## Required work
All that is wanted is a word-for-word copy of the data from its first line to the line containing "inverters: 88 / 330.3", both included.
——
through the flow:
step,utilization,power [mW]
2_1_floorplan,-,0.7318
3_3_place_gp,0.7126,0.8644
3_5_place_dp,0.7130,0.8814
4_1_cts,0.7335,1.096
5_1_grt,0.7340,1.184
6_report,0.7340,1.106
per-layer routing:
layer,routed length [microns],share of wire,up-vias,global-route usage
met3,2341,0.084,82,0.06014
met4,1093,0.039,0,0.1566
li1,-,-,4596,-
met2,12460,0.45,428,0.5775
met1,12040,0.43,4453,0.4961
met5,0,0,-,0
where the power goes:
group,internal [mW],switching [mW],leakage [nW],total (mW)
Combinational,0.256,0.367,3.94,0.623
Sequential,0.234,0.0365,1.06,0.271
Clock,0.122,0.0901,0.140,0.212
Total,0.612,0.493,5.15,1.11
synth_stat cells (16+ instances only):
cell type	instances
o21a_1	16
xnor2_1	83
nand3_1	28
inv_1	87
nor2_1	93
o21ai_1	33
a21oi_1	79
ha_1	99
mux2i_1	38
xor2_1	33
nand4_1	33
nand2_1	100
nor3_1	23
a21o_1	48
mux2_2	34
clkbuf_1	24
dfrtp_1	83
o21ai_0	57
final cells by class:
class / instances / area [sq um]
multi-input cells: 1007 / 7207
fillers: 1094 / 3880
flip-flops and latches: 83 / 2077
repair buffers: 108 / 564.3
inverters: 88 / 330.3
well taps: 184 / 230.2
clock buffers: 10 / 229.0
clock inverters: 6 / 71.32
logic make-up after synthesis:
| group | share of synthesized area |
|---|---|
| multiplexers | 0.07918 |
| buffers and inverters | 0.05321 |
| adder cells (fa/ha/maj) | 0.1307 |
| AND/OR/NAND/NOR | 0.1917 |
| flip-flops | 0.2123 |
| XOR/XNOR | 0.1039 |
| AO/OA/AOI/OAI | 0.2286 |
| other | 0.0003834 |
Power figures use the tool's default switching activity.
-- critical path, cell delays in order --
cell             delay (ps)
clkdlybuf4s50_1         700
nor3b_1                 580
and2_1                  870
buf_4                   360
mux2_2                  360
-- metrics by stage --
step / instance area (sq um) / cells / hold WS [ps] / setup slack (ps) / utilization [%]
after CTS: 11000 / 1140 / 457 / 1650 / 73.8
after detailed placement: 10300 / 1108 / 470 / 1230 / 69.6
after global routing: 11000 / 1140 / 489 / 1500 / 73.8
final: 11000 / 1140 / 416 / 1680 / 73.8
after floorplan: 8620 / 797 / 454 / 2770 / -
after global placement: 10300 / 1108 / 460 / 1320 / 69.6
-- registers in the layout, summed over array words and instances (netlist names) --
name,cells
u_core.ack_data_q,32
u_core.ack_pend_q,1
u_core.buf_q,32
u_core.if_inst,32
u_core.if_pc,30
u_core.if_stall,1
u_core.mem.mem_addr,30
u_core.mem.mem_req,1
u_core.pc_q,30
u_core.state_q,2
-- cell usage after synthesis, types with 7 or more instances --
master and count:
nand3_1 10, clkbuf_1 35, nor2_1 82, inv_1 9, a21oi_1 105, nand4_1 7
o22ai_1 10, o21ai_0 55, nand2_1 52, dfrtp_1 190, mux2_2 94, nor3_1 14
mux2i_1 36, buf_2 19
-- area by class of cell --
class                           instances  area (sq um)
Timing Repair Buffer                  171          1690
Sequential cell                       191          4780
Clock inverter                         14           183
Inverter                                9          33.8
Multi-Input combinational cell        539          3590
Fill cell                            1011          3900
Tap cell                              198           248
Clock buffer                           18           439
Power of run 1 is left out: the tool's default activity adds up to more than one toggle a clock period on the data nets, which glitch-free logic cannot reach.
**src/rtl/divider_pkg.sv**
```systemverilog
// divider_pkg: shared state encoding and constants for the restoring divider.
package divider_pkg;
  typedef enum logic [1:0] {IDLE = 2'd0, RUN = 2'd1, DONE = 2'd2} state_e;
  localparam logic [15:0] DZ_QUOTIENT = '1;
  function automatic int cnt_w(input int w);
    return $clog2(w);
  endfunction
endpackage

```
**src/rtl/borrow_subtractor.sv**
```systemverilog
// borrow_subtractor: combinational WIDTH+1-bit a - b built from a full-subtractor ripple chain.
module borrow_subtractor #(
  parameter int WIDTH = 4
) (
  input  logic [WIDTH:0] a,
  input  logic [WIDTH:0] b,
  output logic [WIDTH:0] diff,
  output logic           borrow
);
  logic [WIDTH+1:0] bc;
  assign bc[0] = 1'b0;
  for (genvar i = 0; i <= WIDTH; i++) begin : g_bit
    assign diff[i]  = a[i] ^ b[i] ^ bc[i];
    assign bc[i+1]  = (~a[i] & b[i]) | (~(a[i] ^ b[i]) & bc[i]);
  end
  assign borrow = bc[WIDTH+1];
endmodule

```
**src/rtl/restoring_divider.sv**
```systemverilog
// restoring_divider: multi-cycle unsigned restoring divider, one quotient bit per clock.
module restoring_divider
  import divider_pkg::*;
#(
  parameter int WIDTH = 4
) (
  input  logic             clk,
  input  logic             rst,
  input  logic             start,
  input  logic [WIDTH-1:0] dividend,
  input  logic [WIDTH-1:0] divisor,
  output logic             busy,
  output logic             done,
  output logic [WIDTH-1:0] quotient,
  output logic [WIDTH-1:0] remainder,
  output logic             div_zero
);
  localparam int CW = cnt_w(WIDTH);
  state_e           state_q, state_d;
  logic [CW-1:0]    cnt_q, cnt_d;
  logic [WIDTH:0]   p_q, p_d;
  logic [WIDTH-1:0] dsh_q, dsh_d, dvs_q, dvs_d;
  logic [WIDTH-1:0] quotient_q, quotient_d, remainder_q, remainder_d;
  logic             div_zero_q, div_zero_d;
  logic [WIDTH:0]   pshift, diff, p_next;
  logic [WIDTH-1:0] dsh_next;
  logic             borrow;
  // P never exceeds the divisor, so its top bit always drops out of the shift
  assign pshift   = (WIDTH+1)'({p_q, dsh_q[WIDTH-1]});
  assign p_next   = borrow ? pshift : diff;
  // the dividend shifts out the top while quotient bits fill in from the bottom
  assign dsh_next = {dsh_q[WIDTH-2:0], ~borrow};
  borrow_subtractor #(.WIDTH(WIDTH)) u_sub (
    .a      (pshift),
    .b      ({1'b0, dvs_q}),
    .diff   (diff),
    .borrow (borrow)
  );
  always_ff @(posedge clk) begin
    if (rst) begin
      state_q     <= IDLE;
      cnt_q       <= '0;
      p_q         <= '0;
      dsh_q       <= '0;
      dvs_q       <= '0;
      quotient_q  <= '0;
      remainder_q <= '0;
      div_zero_q  <= 1'b0;
    end else begin
      state_q     <= state_d;
      cnt_q       <= cnt_d;
      p_q         <= p_d;
      dsh_q       <= dsh_d;
      dvs_q       <= dvs_d;
      quotient_q  <= quotient_d;
      remainder_q <= remainder_d;
      div_zero_q  <= div_zero_d;
    end
  end
  always_comb begin
    state_d     = state_q;
    cnt_d       = cnt_q;
    p_d         = p_q;
    dsh_d       = dsh_q;
    dvs_d       = dvs_q;
    quotient_d  = quotient_q;
    remainder_d = remainder_q;
    div_zero_d  = div_zero_q;
    case (state_q)
      IDLE: if (start) begin
        dvs_d      = divisor;
        div_zero_d = divisor == '0;
        if (divisor == '0) begin
          state_d     = DONE;
          quotient_d  = WIDTH'(DZ_QUOTIENT);
          remainder_d = dividend;
        end else begin
          state_d = RUN;
          p_d     = '0;
          dsh_d   = dividend;
          cnt_d   = '0;
        end
      end
      RUN: begin
        p_d   = p_next;
        dsh_d = dsh_next;
        cnt_d = cnt_q + CW'(1);
        if (cnt_q == CW'(WIDTH - 1)) begin
          state_d     = DONE;
          quotient_d  = dsh_next;
          remainder_d = p_next[WIDTH-1:0];
        end
      end
      DONE:    state_d = IDLE;
      default: state_d = IDLE;
    endcase
  end
  assign busy      = state_q != IDLE;
  assign done      = state_q == DONE;
  assign quotient  = quotient_q;
  assign remainder = remainder_q;
  assign div_zero  = div_zero_q;
endmodule

```
--- src/rtl/gray_rd_arbiter.sv ---
// Two-master arbiter for the shared gray-image read port: round-robin between
// window engines, with a master locked in for a whole burst (capped at MAX_BURST).
module gray_rd_arbiter #(
    parameter int ADDR_W    = 14,
    parameter int DATA_W    = 8,
    parameter int MAX_BURST = 9
) (
    input  logic              clk,
    input  logic              reset,
    input  logic              gray_ready,
    output logic              gray_req,
    output logic [ADDR_W-1:0] gray_addr,
    input  logic [DATA_W-1:0] gray_data,
    input  logic              m0_req,
    input  logic [ADDR_W-1:0] m0_addr,
    input  logic              m0_last,
    output logic              m0_gnt,
    output logic              m0_rvalid,
    output logic [DATA_W-1:0] m0_rdata,
    input  logic              m1_req,
    input  logic [ADDR_W-1:0] m1_addr,
    input  logic              m1_last,
    output logic              m1_gnt,
    output logic              m1_rvalid,
    output logic [DATA_W-1:0] m1_rdata
);

    localparam int               CNT_W    = $clog2(MAX_BURST + 1);
    localparam logic [CNT_W-1:0] LAST_CNT = CNT_W'(MAX_BURST - 1);

    typedef enum logic [1:0] {
        IDLE = 2'd0,
        OWN0 = 2'd1,
        OWN1 = 2'd2
    } state_t;

    state_t           state;
    logic             rr_ptr;
    logic [CNT_W-1:0] beat_cnt;
    logic             rsel;
    logic             sel;
    logic             sel_last;
    logic             burst_end;

    always_comb begin
        sel = 1'b0;
        case (state)
            OWN0:    sel = 1'b0;
            OWN1:    sel = 1'b1;
            default: sel = (m0_req && m1_req) ? rr_ptr : m1_req;
        endcase
    end

    // Grants are qualified by reset so the port goes quiet as soon as reset asserts.
    assign m0_gnt = reset & gray_ready & m0_req & ~sel & (state == IDLE || state == OWN0);
    assign m1_gnt = reset & gray_ready & m1_req &  sel & (state == IDLE || state == OWN1);
    assign gray_req = m0_gnt | m1_gnt;

    assign gray_addr = (state == IDLE && !gray_req) ? '0 : (sel ? m1_addr : m0_addr);

    assign sel_last  = sel ? m1_last : m0_last;
    assign burst_end = sel_last || (beat_cnt == LAST_CNT);

    // Data returns one cycle after the strobe; rsel remembers who issued it.
    assign m0_rdata = rsel ? '0 : gray_data;
    assign m1_rdata = rsel ? gray_data : '0;

    always_ff @(posedge clk or negedge reset) begin
        if (!reset) begin
            state     <= IDLE;
            rr_ptr    <= 1'b0;
            beat_cnt  <= '0;
            rsel      <= 1'b0;
            m0_rvalid <= 1'b0;
            m1_rvalid <= 1'b0;
        end else begin
            m0_rvalid <= m0_gnt;
            m1_rvalid <= m1_gnt;
            if (gray_req) begin
                rsel <= sel;
                if (burst_end) begin
                    state    <= IDLE;
                    beat_cnt <= '0;
                    rr_ptr   <= ~sel;
                end else begin
                    state    <= sel ? OWN1 : OWN0;
                    beat_cnt <= beat_cnt + 1'b1;
                end
            end
        end
    end

endmodule

--- config.mk ---
export PLATFORM = sky130hd
export DESIGN_NAME = gray_rd_arbiter
export DESIGN_NICKNAME = d
export VERILOG_FILES = /design/src/rtl/gray_rd_arbiter.sv
export SDC_FILE = /design/constraint.sdc
export NUM_CORES = 1
export LEC_CHECK = 0
export CORE_ASPECT_RATIO = 0.6
export CORE_MARGIN = 4
export CORE_UTILIZATION = 30
export CTS_CLUSTER_SIZE = 20
export DETAILED_ROUTE_END_ITERATION = 10
export HOLD_SLACK_MARGIN = 0.03
export PLACE_DENSITY_LB_ADDON = 0.3
export SYNTH_ARGS = -nofsm -noshare
export SYNTH_HDL_FRONTEND = slang
export SYNTH_SLANG_ARGS = --single-unit
--- constraint.sdc ---
create_clock -name clk -period 2 [get_ports clk]
set_input_delay 0.4 -clock clk [delete_from_list [all_inputs] [get_ports clk]]
set_output_delay 0.4 -clock clk [all_outputs]
set_load 0.02 [all_outputs]
<file path="config.mk">
export PLATFORM = sky130hd
export DESIGN_NAME = uart_tx_framed
export DESIGN_NICKNAME = d
export VERILOG_FILES = /design/src/rtl/uart_pkg.sv /design/src/rtl/uart_baud_gen.sv /design/src/rtl/uart_tx_framed.sv
export SDC_FILE = /design/constraint.sdc
export NUM_CORES = 1
export LEC_CHECK = 0
export CAP_MARGIN = 20
export CORE_ASPECT_RATIO = 0.75
export CORE_MARGIN = 3
export CORE_UTILIZATION = 50
export DETAILED_ROUTE_END_ITERATION = 10
export PLACE_DENSITY = 0.72
export SLEW_MARGIN = 20
export SYNTH_ARGS = -nofsm -noshare
export SYNTH_HDL_FRONTEND = slang
export SYNTH_SLANG_ARGS = --single-unit
</file>
<file path="constraint.sdc">
create_clock -name clk_in -period 1.8 [get_ports clk_in]
set_input_delay 0.54 -clock clk_in [delete_from_list [all_inputs] [get_ports clk_in]]
set_output_delay 0.54 -clock clk_in [all_outputs]
set_load 0.005 [all_outputs]
</file>
===== config.mk =====
export PLATFORM = sky130hd
export DESIGN_NAME = pc_source_unit
export DESIGN_NICKNAME = d
export VERILOG_FILES = /design/src/rtl/pc_source_unit.sv
export SDC_FILE = /design/constraint.sdc
export NUM_CORES = 1
export LEC_CHECK = 0
export CAP_MARGIN = 20
export CORE_ASPECT_RATIO = 0.9
export CORE_MARGIN = 5
export CORE_UTILIZATION = 39
export CTS_CLUSTER_SIZE = 8
export DETAILED_ROUTE_END_ITERATION = 10
export HOLD_SLACK_MARGIN = 0.15
export PLACE_DENSITY = 0.91
export SKIP_LAST_GASP = 1
export SYNTH_ARGS = -nofsm -noshare
export SYNTH_HDL_FRONTEND = slang
export SYNTH_SLANG_ARGS = --single-unit
export TNS_END_PERCENT = 50

===== constraint.sdc =====
create_clock -name clk -period 3.3 [get_ports clk]
set_input_delay 0.825 -clock clk [delete_from_list [all_inputs] [get_ports clk]]
set_output_delay 0.825 -clock clk [all_outputs]
set_load 0.02 [all_outputs]

===== src/rtl/pc_source_unit.sv =====
// Next-PC source mux with a registered PC, an exception PC and a two-state RUN/EXC controller.
// The mux is combinational; the PC, EPC, cause and nested flag update one cycle after a write or exception.
module pc_source_unit #(
   parameter int               WIDTH    = 32,
   parameter int               NUM_SRC  = 5,
   parameter int               SEL_W    = 3,
   parameter logic [WIDTH-1:0] RESET_PC = '0,
   parameter int               EXC_SEL  = 3
) (
   input  logic                     clk,
   input  logic                     reset,
   input  logic [NUM_SRC*WIDTH-1:0] src_data,
   input  logic [SEL_W-1:0]         pc_source_control,
   input  logic                     pc_write,
   input  logic                     pc_write_cond,
   input  logic [1:0]               branch_mode,
   input  logic                     alu_zero,
   input  logic                     alu_gt,
   input  logic                     exc_req,
   output logic [WIDTH-1:0]         pc_next,
   output logic [WIDTH-1:0]         pc_out,
   output logic [WIDTH-1:0]         epc_out,
   output logic [1:0]               exc_cause,
   output logic                     in_exc,
   output logic                     nested_exc
);

   typedef enum logic {ST_RUN = 1'b0, ST_EXC = 1'b1} state_t;

   state_t           state_q, state_d;
   logic [WIDTH-1:0] pc_q, pc_d;
   logic [WIDTH-1:0] epc_q, epc_d;
   logic [1:0]       cause_q, cause_d;
   logic             nested_q, nested_d;
   logic             taken, wr_req, misaligned, exc_sel_hit;

   // Out-of-range selects fall through to the last channel.
   always_comb begin
      pc_next = src_data[(NUM_SRC-1)*WIDTH +: WIDTH];
      for (int k = 0; k < NUM_SRC-1; k++) begin
         if (pc_source_control == SEL_W'(k)) pc_next = src_data[k*WIDTH +: WIDTH];
      end
   end

   always_comb begin
      case (branch_mode)
         2'b00:   taken = alu_zero;
         2'b01:   taken = !alu_zero;
         2'b10:   taken = alu_gt;
         default: taken = !alu_gt;
      endcase
   end

   assign wr_req      = pc_write || (pc_write_cond && taken);
   assign misaligned  = wr_req && (pc_next[1:0] != 2'b00);
   assign exc_sel_hit = (pc_source_control == SEL_W'(EXC_SEL));

   always_ff @(posedge clk or negedge reset) begin
      if (!reset) begin
         state_q  <= ST_RUN;
         pc_q     <= RESET_PC;
         epc_q    <= '0;
         cause_q  <= 2'b00;
         nested_q <= 1'b0;
      end else begin
         state_q  <= state_d;
         pc_q     <= pc_d;
         epc_q    <= epc_d;
         cause_q  <= cause_d;
         nested_q <= nested_d;
      end
   end

   always_comb begin
      state_d = state_q;
      case (state_q)
         ST_RUN:  if (exc_req || misaligned) state_d = ST_EXC;
         default: if (wr_req && exc_sel_hit) state_d = ST_RUN;
      endcase
   end

   // Only the handler-select write leaves EXC; its target is trusted, so alignment is not checked.
   always_comb begin
      pc_d     = pc_q;
      epc_d    = epc_q;
      cause_d  = cause_q;
      nested_d = nested_q;
      if (state_q == ST_RUN) begin
         if (exc_req) begin
            epc_d   = pc_q;
            cause_d = 2'b01;
         end else if (misaligned) begin
            epc_d   = pc_q;
            cause_d = 2'b10;
         end else if (wr_req) begin
            pc_d = pc_next;
         end
      end else begin
         if (exc_req || (misaligned && !exc_sel_hit)) nested_d = 1'b1;
         if (wr_req && exc_sel_hit) begin
            pc_d    = pc_next;
            cause_d = 2'b00;
         end
      end
   end

   always_comb begin
      pc_out     = pc_q;
      epc_out    = epc_q;
      exc_cause  = cause_q;
      in_exc     = (state_q == ST_EXC);
      nested_exc = nested_q;
   end

endmodule
## config.mk

```make
export PLATFORM = sky130hd
export DESIGN_NAME = traffic_light_fsm
export DESIGN_NICKNAME = d
export VERILOG_FILES = /design/src/rtl/traffic_pkg.sv /design/src/rtl/traffic_light_fsm_dwell_counter.sv /design/src/rtl/traffic_light_fsm.sv
export SDC_FILE = /design/constraint.sdc
export NUM_CORES = 1
export LEC_CHECK = 0
export BUFFER_PORTS_ARGS = -buffer_cell sky130_fd_sc_hd__buf_2
export CAP_MARGIN = 30
export CORE_MARGIN = 2
export CORE_UTILIZATION = 40
export DETAILED_ROUTE_END_ITERATION = 8
export GPL_TIMING_DRIVEN = 0
export PLACE_DENSITY = 0.67
export SYNTH_ARGS = -nofsm -noshare
export SYNTH_HDL_FRONTEND = slang
export SYNTH_HIERARCHICAL = 1
export SYNTH_SLANG_ARGS = --single-unit
```

## constraint.sdc

```tcl
create_clock -name clk -period 2.3 [get_ports clk]
set_input_delay 0.115 -clock clk [delete_from_list [all_inputs] [get_ports clk]]
set_output_delay 0.115 -clock clk [all_outputs]
set_load 0.01 [all_outputs]
```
——
## Result for this exercise
through the flow:
step,utilization,power [mW]
2_1_floorplan,-,0.7318
3_3_place_gp,0.7126,0.8644
3_5_place_dp,0.7130,0.8814
4_1_cts,0.7335,1.096
5_1_grt,0.7340,1.184
6_report,0.7340,1.106
per-layer routing:
layer,routed length [microns],share of wire,up-vias,global-route usage
met3,2341,0.084,82,0.06014
met4,1093,0.039,0,0.1566
li1,-,-,4596,-
met2,12460,0.45,428,0.5775
met1,12040,0.43,4453,0.4961
met5,0,0,-,0
where the power goes:
group,internal [mW],switching [mW],leakage [nW],total (mW)
Combinational,0.256,0.367,3.94,0.623
Sequential,0.234,0.0365,1.06,0.271
Clock,0.122,0.0901,0.140,0.212
Total,0.612,0.493,5.15,1.11
synth_stat cells (16+ instances only):
cell type	instances
o21a_1	16
xnor2_1	83
nand3_1	28
inv_1	87
nor2_1	93
o21ai_1	33
a21oi_1	79
ha_1	99
mux2i_1	38
xor2_1	33
nand4_1	33
nand2_1	100
nor3_1	23
a21o_1	48
mux2_2	34
clkbuf_1	24
dfrtp_1	83
o21ai_0	57
final cells by class:
class / instances / area [sq um]
multi-input cells: 1007 / 7207
fillers: 1094 / 3880
flip-flops and latches: 83 / 2077
repair buffers: 108 / 564.3
inverters: 88 / 330.3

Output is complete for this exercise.